核型異常、精巣導体形成遺伝子のINSL3などの突然変異について調査
Ferlin氏らは2003~2005年にかけて、停留睾丸の男児600人について、2~3年追跡した。また、1~4歳の停留睾丸でない男児300人をコントロール群とした。遺伝子変調としては、核型異常と、精巣導体形成遺伝子INSL3(insulin-like factor 3)、INSL3受容体、アンドロゲン受容体のそれぞれ遺伝子突然変異について調べた。
停留睾丸の男児のうち、396人が片側性、204人が両側性だった。そのうち、自然に下降しなかった持続性停留睾丸は、片側性で197人、両側性で121人だった。
遺伝子変調のオッズ比は、両側性停留睾丸が27.2、持続性停留睾丸が16.7
調査対象の遺伝子変調が認められたのは、コントロール群で1人(0.3%、95%信頼区間:0.1~0.8%)、停留睾丸の男児全体で17人(2.8%、1.7~4.5%)だったのに対し、両側性停留睾丸の男児では10人(8.3%、4.1~14.8%、p=0.001)、持続性停留睾丸の男児では16人(5.3%、3.0~8.4%、p=0.001)だった。
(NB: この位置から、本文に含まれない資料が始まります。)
**src/rtl/nvram_upload.sv**
```systemverilog
// nvram_upload: streams SIZE bytes of a 16-bit memory to the host during an
// ioctl upload session, fetching one word per byte pair over a toggle
// request/acknowledge port.
//
// Ports
//   clk_sys       sole clock, rising edge
//   reset         synchronous, active-high
//   ioctl_upload  host upload session active (level)
//   ioctl_index   host file index, compared with INDEX at session start
//   ioctl_rd      one-cycle strobe: host consumed ioctl_din, advance a byte
//   ioctl_din     byte at the current pointer (8'hFF outside READY)
//   busy          high while a word fetch is outstanding (FETCH state)
//   overrun       sticky: ioctl_rd arrived while busy
//   done          one-cycle pulse when the pointer reaches SIZE
//   mem_req       toggle request; pending while mem_req != mem_ack
//   mem_ack       toggle acknowledge (same clock domain)
//   mem_a         word address of the pending request
//   mem_q         read data, valid in the cycle mem_ack equals mem_req
module nvram_upload #(
  parameter logic [7:0]  INDEX = 8'hFF,
  parameter int unsigned SIZE  = 2048,
  parameter logic [22:0] BASE  = 23'h0
) (
  input  logic        clk_sys,
  input  logic        reset,
  input  logic        ioctl_upload,
  input  logic [7:0]  ioctl_index,
  input  logic        ioctl_rd,
  output logic [7:0]  ioctl_din,
  output logic        busy,
  output logic        overrun,
  output logic        done,
  output logic        mem_req,
  input  logic        mem_ack,
  output logic [22:0] mem_a,
  input  logic [15:0] mem_q
);

  localparam int unsigned   AW   = $clog2(SIZE + 1);
  localparam logic [AW-1:0] LAST = AW'(SIZE);

  typedef enum logic [2:0] {IDLE, FETCH, READY, DRAIN, END} state_t;

  state_t        state, state_nxt;
  logic [AW-1:0] ptr, ptr_nxt, ptr_inc, issue_ptr;
  logic [15:0]   buffer;
  logic          upload_d;
  logic          issued;   // the request of the current fetch has been sent
  logic          in_sync;
  logic          start;
  logic          issue;
  logic          latch;
  logic          ovr_set;

  // mem_req is deliberately outside reset so a request in flight across a
  // reset is never re-toggled; its power-up value is 0.
  logic          mem_req_r = 1'b0;

  assign in_sync = (mem_req_r == mem_ack);
  assign ptr_inc = ptr + 1'b1;
  // upload_d follows the input even during reset, so an edge seen during
  // reset is consumed and cannot start a session afterwards.
  assign start   = ioctl_upload && !upload_d && (ioctl_index == INDEX);

  always_comb begin
    state_nxt = state;
    ptr_nxt   = ptr;
    issue     = 1'b0;
    issue_ptr = '0;
    latch     = 1'b0;
    ovr_set   = 1'b0;
    case (state)
      IDLE: begin
        if (start) begin
          state_nxt = FETCH;
          ptr_nxt   = '0;
          issue     = in_sync;
        end
      end
      FETCH: begin
        ovr_set = ioctl_rd;
        if (!ioctl_upload) begin
          state_nxt = DRAIN;
        end else if (in_sync) begin
          if (issued) begin
            latch     = 1'b1;
            state_nxt = READY;
          end else begin
            // a stale request has just completed: send ours now
            issue     = 1'b1;
            issue_ptr = ptr;
          end
        end
      end
      READY: begin
        if (!ioctl_upload) begin
          state_nxt = IDLE;
        end else if (ioctl_rd) begin
          ptr_nxt = ptr_inc;
          if (ptr_inc == LAST) begin
            state_nxt = END;
          end else if (!ptr_inc[0]) begin
            state_nxt = FETCH;
            issue     = in_sync;
            issue_ptr = ptr_inc;
          end
        end
      end
      DRAIN: begin
        if (in_sync) state_nxt = IDLE;
      end
      END: begin
        if (!ioctl_upload) state_nxt = IDLE;
      end
      default: state_nxt = IDLE;
    endcase
  end

  always_ff @(posedge clk_sys) begin
    upload_d <= ioctl_upload;
    if (reset) begin
      state   <= IDLE;
      ptr     <= '0;
      buffer  <= '0;
      overrun <= 1'b0;
      done    <= 1'b0;
      mem_a   <= '0;
      issued  <= 1'b0;
    end else begin
      state <= state_nxt;
      ptr   <= ptr_nxt;
      done  <= (state_nxt == END) && (state != END);
      if (issue) begin
        mem_req_r <= ~mem_req_r;
        mem_a     <= BASE + 23'(issue_ptr >> 1);
      end
      if (latch) buffer <= mem_q;
      if (state == IDLE && start) overrun <= 1'b0;
      else if (ovr_set)           overrun <= 1'b1;
      issued <= issue || (issued && (state == FETCH || state == DRAIN) &&
                          (state_nxt == FETCH || state_nxt == DRAIN));
    end
  end

  assign mem_req   = mem_req_r;
  assign busy      = (state == FETCH);
  assign ioctl_din = (state == READY) ? (ptr[0] ? buffer[15:8] : buffer[7:0]) : 8'hFF;

endmodule

```
**config.mk**
```make
export PLATFORM = sky130hd
export DESIGN_NAME = nvram_upload
export DESIGN_NICKNAME = d
export VERILOG_FILES = /design/src/rtl/nvram_upload.sv
export SDC_FILE = /design/constraint.sdc
export NUM_CORES = 1
export LEC_CHECK = 0
export ABC_CLOCK_PERIOD_IN_PS = 2230
export CORE_ASPECT_RATIO = 2
export CORE_UTILIZATION = 42
export DETAILED_ROUTE_END_ITERATION = 16
export PLACE_DENSITY = 0.72
export SYNTH_ARGS = -nofsm -noshare
export SYNTH_HDL_FRONTEND = slang
export SYNTH_SLANG_ARGS = --single-unit
```
**constraint.sdc**
```tcl
create_clock -name clk_sys -period 2.23 [get_ports clk_sys]
set_clock_uncertainty 0.2 [all_clocks]
set_input_delay 0.446 -clock clk_sys [delete_from_list [all_inputs] [get_ports clk_sys]]
set_output_delay 0.446 -clock clk_sys [all_outputs]
set_load 0.005 [all_outputs]
```
==> results by group <==
Outcome
  – Status: complete, but fails checks
  – Violated checks: DRC

Place
  – DP HPWL: around 5600 µm
  – DP Area: 3461 µm²
  – IO Port Bufs: between 50 and 60
  – DP Cell Count: 483
  – GP Congestion: 0.9339

STA
  – Fmax: 452.9 MHz
  – Fin. Hold Viols: 0
  – Max-slew headroom: 0.6697
  – Worst slew pin tran: 490.3 ps
  – Min cycle time layout: roughly 2200 ps
  – TNS Setup: 0 ps
  – RSZ-0062 raised after global routing: yes
  – Crit share post-route: 0.9901
  – Fin. max-slew vios: 0
  – Final setup violating endpoints: 0

Run
  – Max-cap violations: 0

GRT
  – GRT Overall Usage: 0.2346
  – Initial antenna violation count: 0
  – Vias in the first global route: 2644
  – Grt total ovfl: 0
  – First-pass GRT wire length: 11980 µm
  – Largest net degree at the start of global routing: 29

Layout
  – Share of post-route cells with drive strength above 1: 0.2564
  – Final Instance Count excl. Fillers: 496
  – Post-route cell area: 3829 µm²
  – Most frequent cells in the layout: 55 x buf_4, 54 x nand2_1, 40 x a21oi_1
  – Area grow syn2layout: 47.19%
  – # nets final: between 400 and 500
  – Commonest non-fill, non-tap cell in the layout: buf_4
  – Ant diodes: 0

Detailed routing
  – Post-DRT Antenna Nets: 0
  – Length of the first detailed-routing pass in iterations: 12
  – 1st-iter DRT viols: 88
  – # DRC: 3
  – Drt wl/cell: ~15 µm
  – Routed Wire Length: 7422 µm
  – Drt via density: 5.490
  – Routed vias: around 2700

Clock network
  – Clock sinks: 47
  – Clk_lat worst skew: 280 ps
  – CTS tree: yes
  – H-tree depth: 2
  – CTS Buf Count: 5
  – Root Driver: clkbuf_16
  – Clock slew seen by the registers of the worst setup and hold paths: 60 ps
  – Max Buffers Root-to-Sink: 2

Power
  – Reg power frac: 0.479
  – Internal power: 1410 µW
  – Leakage: around 0.0015 µW
  – Pwr dens: 459.0 nW/µm²
  – Combinational share of power: 0.054
  – Sw power: 347.2 µW
  – Clock power frac: 0.467
  – Switching share of power: 0.1976
  – Peak supply drop: 0.4667 mV

Synthesis
  – Post-Synth XOR/XNOR Area: 0.01347
  – Register area share after synthesis: 0.3656
  – Mux cell area share after synthesis: 0.03463
  – Cell area after synthesis: 2601 µm²
  – Synth async-reset ratio: 0
  – Mapped Avg Cell Area: between 7 and 8 µm²
  – Mapped Cells: 332
  – #FFs+latches synth: 47
  – Largest family of logic cells by synthesized area: simple AND/OR/NAND/NOR gates
  – Compound-gate portion of the synthesized area: 0.1910
  – Post-Synth Adder-Cell Area: 0.009620
  – Post-Synth Simple-Gate Area: 0.2977
  – Post-synth cell types: 54
  – Ys flop type: dfxtp_1
  – Yosys warning total: 0
  – Post-synth EDFFs: 1

Floorplan
  – Die area: 6531 µm²
  – Row cnt: 40
  – Io pins: 64
  – Initial Utilization: 0.4331
  – Die Span X: 57.65 µm
  – Core box area: 6006 µm²
  – Die height: 113.3 µm

Worst hold path
  – Min-delay src: ioctl_upload
  – WHS Endpoint: upload_d
  – Hold depth: 1
  – Hold WC Path Type: in2reg

Setup path
  – Setup Crit Path Kind: reg2reg
  – Arrival @ worst endpoint: ~2200 ps
  – Reg2reg setup slack: 20 ps
  – WP data required: 2250 ps
  – CP endpoint kind: register
  – Critical R2R Capture: done
  – CP max FO: 4
  – Reg-to-reg startpoint: ptr[6]
  – CP Launch Type: register
  – Register-to-Register Path Depth: 5
## power groups by stage
stage          sequential (µW)  combinational, µW  clock [µW]
2_1_floorplan              862               41.3           0
3_3_place_gp               862               93.1           0
3_5_place_dp               862               93.6           0
4_1_cts                    843               94.5         826
5_1_grt                    842                104         853
6_report                   842               95.4         820
## worst max path at each step
stage | slack, ps | startpoint | end
CTS | -100 | upload_d | mem_a[3]
global placement | -490 | ioctl_index[0] | mem_a[0]
finish | 20 | ptr[6] | done
global route | -80 | state[1] | ioctl_din[0]
detailed placement | -540 | ioctl_index[0] | mem_a[0]
floorplan | -50 | ioctl_index[0] | mem_req
## metal layers
metal,share of wire,global-route usage,up-vias
met5,0,0,-
met4,0.038,0.1333,0
met3,0.033,0.04343,23
met2,0.56,0.4364,85
met1,0.37,0.2336,1251
li1,-,-,1364
## repair_timing
item                                    CTS  global route
gates resized for setup                  18            38
hold buffers                              0             0
setup buffers                             1             4
cloned                                    1             0
pin swaps                                 9             7
endpoints found under the setup margin   31            26
## through the flow
step             util  power, µW  hold slack [ps]  setup slack, ps
3_5_place_dp   0.5763      955.7            246.1           -539.2
3_3_place_gp   0.5763      955.3            241.6           -491.3
6_report       0.6375       1758            161.6            22.05
4_1_cts        0.6110       1764            254.9           -98.51
5_1_grt        0.6375       1799            162.6           -80.89
2_1_floorplan       -      903.4            233.5           -52.10
## sequential cells by signal (all words and copies together), names as in the netlist
name and count:
buffer 16, ptr 12, mem_a 11, state 3
done 1, issued 1, mem_req 1, overrun 1
upload_d 1
## area by class of cell
cell class                 instances  area, µm²
clock inverter                     1      5.005
fill                             526       2177
multi-input combinational        258       1578
sequential                        47      967.2
tap                               63      78.83
clock buffer                       7      163.9
timing repair buffer             113       1010
inverter                           7      26.28
## synthesized netlist by cell type, types with 3 or more instances
master    instances  area, µm²
clkbuf_1          9      33.78
or3_1             4      25.02
and3_1            5      31.28
nor3b_1           3      22.52
a21oi_1          40      200.2
buf_4            17      127.6
o211a_1           3      30.03
nor4_1            7      43.79
inv_1             6      22.52
o31ai_1           9      67.56
a31oi_1           4      25.02
nor2_1           17      63.81
nand4_1           4      25.02
and2_1            3      18.77
nand3_1          14      70.07
o211ai_1          3      22.52
nand2_1          54      202.7
dfxtp_1          46      920.9
mux2i_1           9      90.09
nor3_1           13      65.06
o21ai_0          18      90.09
## worst max-delay path, cell delays in order (launching register included)
cell and delay, ps:
dfxtp_4 370, nand4_1 150, or4_4 600, a21o_1 200, or4b_4 510, nor3_2 110
## cell families (layout without fill, tap and decap cells)
family,Yosys count,count (layout)
AO/OA/AOI/OAI,84,84
XOR/XNOR,4,4
adder cells (fa/ha/maj),2,2
buffers and inverters,38,128
flip-flops,47,47
multiplexers,9,9
other,1,12
AND/OR/NAND/NOR,147,147
(Power assumes the default switching activity.)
遺伝子変調発症に関するコントロール群に対するオッズ比は、両側性停留睾丸群が27.2(95%信頼区間:3.4~214.8)、持続性停留睾丸群が16.7(2.2~126.5)だった。
停留睾丸の男児で最も多く見られた遺伝子変調は、クラインフェルター症候群で8人、次がINSL3受容体の突然変異で5人だった。
なお、出生児体重が低い、または在胎月齢が短い停留睾丸の男児には、遺伝子変調は認められず、また睾丸の自然降下が多く見られた。